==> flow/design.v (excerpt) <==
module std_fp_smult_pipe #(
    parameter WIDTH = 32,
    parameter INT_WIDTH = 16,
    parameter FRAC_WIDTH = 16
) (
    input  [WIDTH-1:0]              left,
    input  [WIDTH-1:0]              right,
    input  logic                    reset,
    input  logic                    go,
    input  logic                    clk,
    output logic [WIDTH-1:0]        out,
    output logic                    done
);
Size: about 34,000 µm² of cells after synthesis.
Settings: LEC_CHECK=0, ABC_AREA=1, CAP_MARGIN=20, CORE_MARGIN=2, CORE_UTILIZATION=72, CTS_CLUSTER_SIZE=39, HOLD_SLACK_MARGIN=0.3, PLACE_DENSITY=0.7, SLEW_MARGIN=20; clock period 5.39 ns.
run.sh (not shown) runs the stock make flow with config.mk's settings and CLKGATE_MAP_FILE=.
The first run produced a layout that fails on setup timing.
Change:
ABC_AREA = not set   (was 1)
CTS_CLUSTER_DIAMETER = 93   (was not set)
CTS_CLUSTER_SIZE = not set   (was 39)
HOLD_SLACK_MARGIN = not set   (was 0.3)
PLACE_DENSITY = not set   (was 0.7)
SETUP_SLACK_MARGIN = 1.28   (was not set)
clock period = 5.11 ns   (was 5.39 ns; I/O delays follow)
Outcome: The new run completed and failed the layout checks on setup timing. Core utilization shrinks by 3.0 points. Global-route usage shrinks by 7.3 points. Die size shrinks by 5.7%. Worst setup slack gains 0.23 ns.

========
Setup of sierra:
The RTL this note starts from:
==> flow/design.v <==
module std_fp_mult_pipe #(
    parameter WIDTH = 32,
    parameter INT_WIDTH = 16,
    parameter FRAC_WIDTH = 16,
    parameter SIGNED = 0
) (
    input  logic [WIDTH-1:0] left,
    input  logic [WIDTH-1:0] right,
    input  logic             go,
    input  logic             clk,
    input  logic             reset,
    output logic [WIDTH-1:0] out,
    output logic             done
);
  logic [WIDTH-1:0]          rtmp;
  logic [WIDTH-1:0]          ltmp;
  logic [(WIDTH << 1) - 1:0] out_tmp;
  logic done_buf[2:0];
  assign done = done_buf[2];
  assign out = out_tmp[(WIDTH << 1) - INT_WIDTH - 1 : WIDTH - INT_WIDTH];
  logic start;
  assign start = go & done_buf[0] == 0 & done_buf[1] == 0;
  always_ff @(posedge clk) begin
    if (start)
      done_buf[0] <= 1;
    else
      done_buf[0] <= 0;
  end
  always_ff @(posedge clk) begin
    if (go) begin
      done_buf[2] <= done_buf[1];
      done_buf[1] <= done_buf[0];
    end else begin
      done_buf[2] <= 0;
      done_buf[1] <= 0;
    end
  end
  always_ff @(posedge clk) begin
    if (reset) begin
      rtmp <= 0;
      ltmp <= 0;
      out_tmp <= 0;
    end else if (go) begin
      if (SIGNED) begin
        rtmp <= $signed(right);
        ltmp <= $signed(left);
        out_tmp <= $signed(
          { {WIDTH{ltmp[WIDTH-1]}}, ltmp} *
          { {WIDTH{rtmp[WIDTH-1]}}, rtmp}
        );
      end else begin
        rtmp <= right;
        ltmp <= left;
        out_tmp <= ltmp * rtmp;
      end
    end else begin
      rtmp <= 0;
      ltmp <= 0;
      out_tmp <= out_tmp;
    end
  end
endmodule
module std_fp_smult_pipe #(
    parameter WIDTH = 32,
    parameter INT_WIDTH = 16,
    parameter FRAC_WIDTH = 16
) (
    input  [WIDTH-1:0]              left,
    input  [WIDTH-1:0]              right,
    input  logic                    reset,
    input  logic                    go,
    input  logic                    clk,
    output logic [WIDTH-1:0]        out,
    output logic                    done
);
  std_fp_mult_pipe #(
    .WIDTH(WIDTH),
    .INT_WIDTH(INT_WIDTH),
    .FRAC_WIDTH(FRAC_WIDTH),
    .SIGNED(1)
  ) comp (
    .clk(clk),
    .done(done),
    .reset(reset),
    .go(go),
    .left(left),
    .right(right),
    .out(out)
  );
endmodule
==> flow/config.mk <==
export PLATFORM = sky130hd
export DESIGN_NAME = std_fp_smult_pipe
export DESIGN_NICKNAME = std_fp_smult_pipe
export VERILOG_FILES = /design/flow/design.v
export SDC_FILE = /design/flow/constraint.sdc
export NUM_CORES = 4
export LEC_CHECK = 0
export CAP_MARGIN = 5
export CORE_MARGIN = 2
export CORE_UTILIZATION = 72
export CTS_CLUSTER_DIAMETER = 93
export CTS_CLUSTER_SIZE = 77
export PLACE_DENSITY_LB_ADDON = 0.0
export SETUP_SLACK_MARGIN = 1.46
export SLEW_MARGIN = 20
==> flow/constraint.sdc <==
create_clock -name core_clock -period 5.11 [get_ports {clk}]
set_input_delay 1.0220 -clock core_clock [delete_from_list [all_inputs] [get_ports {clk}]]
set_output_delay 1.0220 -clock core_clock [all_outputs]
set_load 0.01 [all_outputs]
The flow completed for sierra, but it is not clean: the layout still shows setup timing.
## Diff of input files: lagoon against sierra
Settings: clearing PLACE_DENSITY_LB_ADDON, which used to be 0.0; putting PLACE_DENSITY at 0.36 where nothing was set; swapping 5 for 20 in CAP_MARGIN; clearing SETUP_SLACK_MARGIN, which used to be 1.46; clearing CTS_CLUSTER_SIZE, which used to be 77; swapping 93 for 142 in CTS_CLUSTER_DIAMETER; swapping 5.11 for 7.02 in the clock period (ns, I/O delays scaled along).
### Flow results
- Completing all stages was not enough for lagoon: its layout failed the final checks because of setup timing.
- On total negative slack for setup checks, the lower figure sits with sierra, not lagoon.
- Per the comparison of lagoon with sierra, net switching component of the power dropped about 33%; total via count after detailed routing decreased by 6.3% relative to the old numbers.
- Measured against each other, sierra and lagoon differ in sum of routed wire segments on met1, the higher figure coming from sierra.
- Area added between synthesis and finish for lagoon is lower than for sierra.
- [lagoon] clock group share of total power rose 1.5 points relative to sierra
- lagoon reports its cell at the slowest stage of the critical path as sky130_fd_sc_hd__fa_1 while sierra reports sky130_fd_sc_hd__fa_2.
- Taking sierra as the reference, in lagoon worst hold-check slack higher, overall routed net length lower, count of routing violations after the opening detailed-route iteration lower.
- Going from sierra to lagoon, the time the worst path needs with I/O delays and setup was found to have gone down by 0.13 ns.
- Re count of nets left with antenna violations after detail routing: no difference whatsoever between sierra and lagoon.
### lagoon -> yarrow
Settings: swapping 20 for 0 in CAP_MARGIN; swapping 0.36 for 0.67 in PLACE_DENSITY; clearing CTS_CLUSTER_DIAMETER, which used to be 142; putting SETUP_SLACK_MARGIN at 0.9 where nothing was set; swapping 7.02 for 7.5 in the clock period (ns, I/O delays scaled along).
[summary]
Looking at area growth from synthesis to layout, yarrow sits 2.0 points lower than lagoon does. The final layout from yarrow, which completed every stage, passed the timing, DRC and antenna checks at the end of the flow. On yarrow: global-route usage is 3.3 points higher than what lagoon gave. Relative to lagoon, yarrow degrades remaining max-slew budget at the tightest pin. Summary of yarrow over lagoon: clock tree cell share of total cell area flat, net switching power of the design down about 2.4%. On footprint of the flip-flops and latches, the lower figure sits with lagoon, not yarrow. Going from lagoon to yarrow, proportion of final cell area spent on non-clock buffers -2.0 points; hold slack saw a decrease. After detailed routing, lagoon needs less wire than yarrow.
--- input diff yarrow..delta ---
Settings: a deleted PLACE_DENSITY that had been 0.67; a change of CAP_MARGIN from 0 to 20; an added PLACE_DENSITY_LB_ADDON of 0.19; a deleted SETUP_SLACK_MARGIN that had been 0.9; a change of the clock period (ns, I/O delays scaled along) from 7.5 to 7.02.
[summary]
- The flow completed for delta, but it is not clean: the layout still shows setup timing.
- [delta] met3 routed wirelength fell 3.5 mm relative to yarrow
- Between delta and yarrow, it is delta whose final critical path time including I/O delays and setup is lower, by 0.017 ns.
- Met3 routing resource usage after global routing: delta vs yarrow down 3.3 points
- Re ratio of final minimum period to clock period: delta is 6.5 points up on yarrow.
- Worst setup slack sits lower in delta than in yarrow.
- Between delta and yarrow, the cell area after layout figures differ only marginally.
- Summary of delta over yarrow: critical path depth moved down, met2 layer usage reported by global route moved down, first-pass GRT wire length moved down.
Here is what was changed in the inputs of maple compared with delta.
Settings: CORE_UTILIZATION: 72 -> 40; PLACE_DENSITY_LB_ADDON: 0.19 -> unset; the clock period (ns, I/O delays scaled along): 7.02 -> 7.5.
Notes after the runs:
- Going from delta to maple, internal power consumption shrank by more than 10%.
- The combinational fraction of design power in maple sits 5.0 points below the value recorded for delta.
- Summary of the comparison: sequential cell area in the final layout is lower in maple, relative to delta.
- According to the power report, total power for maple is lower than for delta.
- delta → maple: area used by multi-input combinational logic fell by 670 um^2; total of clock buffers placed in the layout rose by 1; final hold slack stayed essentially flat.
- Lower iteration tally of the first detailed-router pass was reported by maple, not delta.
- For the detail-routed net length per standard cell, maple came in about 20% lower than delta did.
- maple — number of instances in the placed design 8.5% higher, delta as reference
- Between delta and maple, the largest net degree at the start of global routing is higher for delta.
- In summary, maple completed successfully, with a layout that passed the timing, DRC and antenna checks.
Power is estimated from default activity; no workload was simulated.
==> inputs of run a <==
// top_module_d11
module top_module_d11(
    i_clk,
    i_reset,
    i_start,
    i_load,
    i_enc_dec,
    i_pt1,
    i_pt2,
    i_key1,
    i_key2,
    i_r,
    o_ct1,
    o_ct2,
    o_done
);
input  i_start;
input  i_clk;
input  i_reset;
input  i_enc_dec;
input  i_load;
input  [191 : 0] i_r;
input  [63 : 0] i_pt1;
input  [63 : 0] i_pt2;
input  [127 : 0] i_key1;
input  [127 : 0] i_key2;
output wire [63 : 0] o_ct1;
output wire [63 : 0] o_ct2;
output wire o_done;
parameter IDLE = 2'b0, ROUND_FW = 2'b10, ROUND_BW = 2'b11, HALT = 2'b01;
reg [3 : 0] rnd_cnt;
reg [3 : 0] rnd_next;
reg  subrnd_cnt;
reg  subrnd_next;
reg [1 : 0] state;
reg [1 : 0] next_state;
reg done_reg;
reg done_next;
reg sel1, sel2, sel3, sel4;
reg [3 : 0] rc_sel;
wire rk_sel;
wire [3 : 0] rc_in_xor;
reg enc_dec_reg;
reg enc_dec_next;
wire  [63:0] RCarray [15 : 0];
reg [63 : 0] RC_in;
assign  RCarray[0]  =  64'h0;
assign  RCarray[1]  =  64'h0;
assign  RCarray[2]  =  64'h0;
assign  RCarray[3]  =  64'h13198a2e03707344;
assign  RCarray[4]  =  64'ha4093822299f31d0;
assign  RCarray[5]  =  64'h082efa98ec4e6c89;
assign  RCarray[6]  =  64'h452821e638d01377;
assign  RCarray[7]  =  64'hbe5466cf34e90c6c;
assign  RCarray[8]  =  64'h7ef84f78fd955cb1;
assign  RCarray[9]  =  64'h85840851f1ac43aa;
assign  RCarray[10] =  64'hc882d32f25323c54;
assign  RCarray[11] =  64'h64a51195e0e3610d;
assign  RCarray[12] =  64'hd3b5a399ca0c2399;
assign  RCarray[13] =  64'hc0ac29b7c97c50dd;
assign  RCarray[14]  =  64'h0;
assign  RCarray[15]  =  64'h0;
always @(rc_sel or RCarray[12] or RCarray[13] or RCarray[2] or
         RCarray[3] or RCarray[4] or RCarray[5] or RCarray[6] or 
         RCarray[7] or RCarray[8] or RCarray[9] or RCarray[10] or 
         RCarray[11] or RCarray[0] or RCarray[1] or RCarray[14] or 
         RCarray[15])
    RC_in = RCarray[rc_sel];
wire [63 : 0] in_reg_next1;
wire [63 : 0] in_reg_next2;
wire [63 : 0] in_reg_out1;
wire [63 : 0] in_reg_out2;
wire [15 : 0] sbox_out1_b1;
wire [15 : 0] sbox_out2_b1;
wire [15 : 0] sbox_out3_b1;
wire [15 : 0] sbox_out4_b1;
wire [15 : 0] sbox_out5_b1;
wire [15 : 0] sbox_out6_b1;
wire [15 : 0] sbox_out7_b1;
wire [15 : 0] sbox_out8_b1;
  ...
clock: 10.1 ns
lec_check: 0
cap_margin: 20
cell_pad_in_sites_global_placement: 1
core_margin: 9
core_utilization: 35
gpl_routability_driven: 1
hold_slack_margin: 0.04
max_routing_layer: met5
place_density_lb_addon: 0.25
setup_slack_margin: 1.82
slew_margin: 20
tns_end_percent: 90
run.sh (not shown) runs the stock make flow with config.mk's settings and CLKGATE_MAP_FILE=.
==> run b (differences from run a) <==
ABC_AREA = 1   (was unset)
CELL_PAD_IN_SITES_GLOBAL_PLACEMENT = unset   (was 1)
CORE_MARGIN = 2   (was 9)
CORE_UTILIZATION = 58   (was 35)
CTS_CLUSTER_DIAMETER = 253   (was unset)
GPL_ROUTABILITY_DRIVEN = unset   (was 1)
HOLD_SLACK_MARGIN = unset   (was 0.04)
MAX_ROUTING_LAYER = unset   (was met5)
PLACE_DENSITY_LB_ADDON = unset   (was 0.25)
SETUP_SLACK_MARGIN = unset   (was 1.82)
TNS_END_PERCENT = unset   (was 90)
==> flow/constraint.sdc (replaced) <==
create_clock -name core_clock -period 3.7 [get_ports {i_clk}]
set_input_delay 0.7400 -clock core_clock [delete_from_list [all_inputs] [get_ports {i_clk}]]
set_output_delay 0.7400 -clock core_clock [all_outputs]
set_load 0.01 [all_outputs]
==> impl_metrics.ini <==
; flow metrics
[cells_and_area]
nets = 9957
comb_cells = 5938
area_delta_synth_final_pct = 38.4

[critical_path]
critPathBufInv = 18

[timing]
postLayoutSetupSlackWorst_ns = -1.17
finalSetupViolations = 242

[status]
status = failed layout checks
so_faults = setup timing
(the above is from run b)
──────────
## GOAL OF THE EXERCISE
From the entries above, return exactly the line containing "--- input diff", the line containing "- [delta] met3", and all lines between, and nothing else.

## ANSWER TO THIS EXERCISE
--- input diff yarrow..delta ---
Settings: a deleted PLACE_DENSITY that had been 0.67; a change of CAP_MARGIN from 0 to 20; an added PLACE_DENSITY_LB_ADDON of 0.19; a deleted SETUP_SLACK_MARGIN that had been 0.9; a change of the clock period (ns, I/O delays scaled along) from 7.5 to 7.02.
[summary]
- The flow completed for delta, but it is not clean: the layout still shows setup timing.
- [delta] met3 routed wirelength fell 3.5 mm relative to yarrow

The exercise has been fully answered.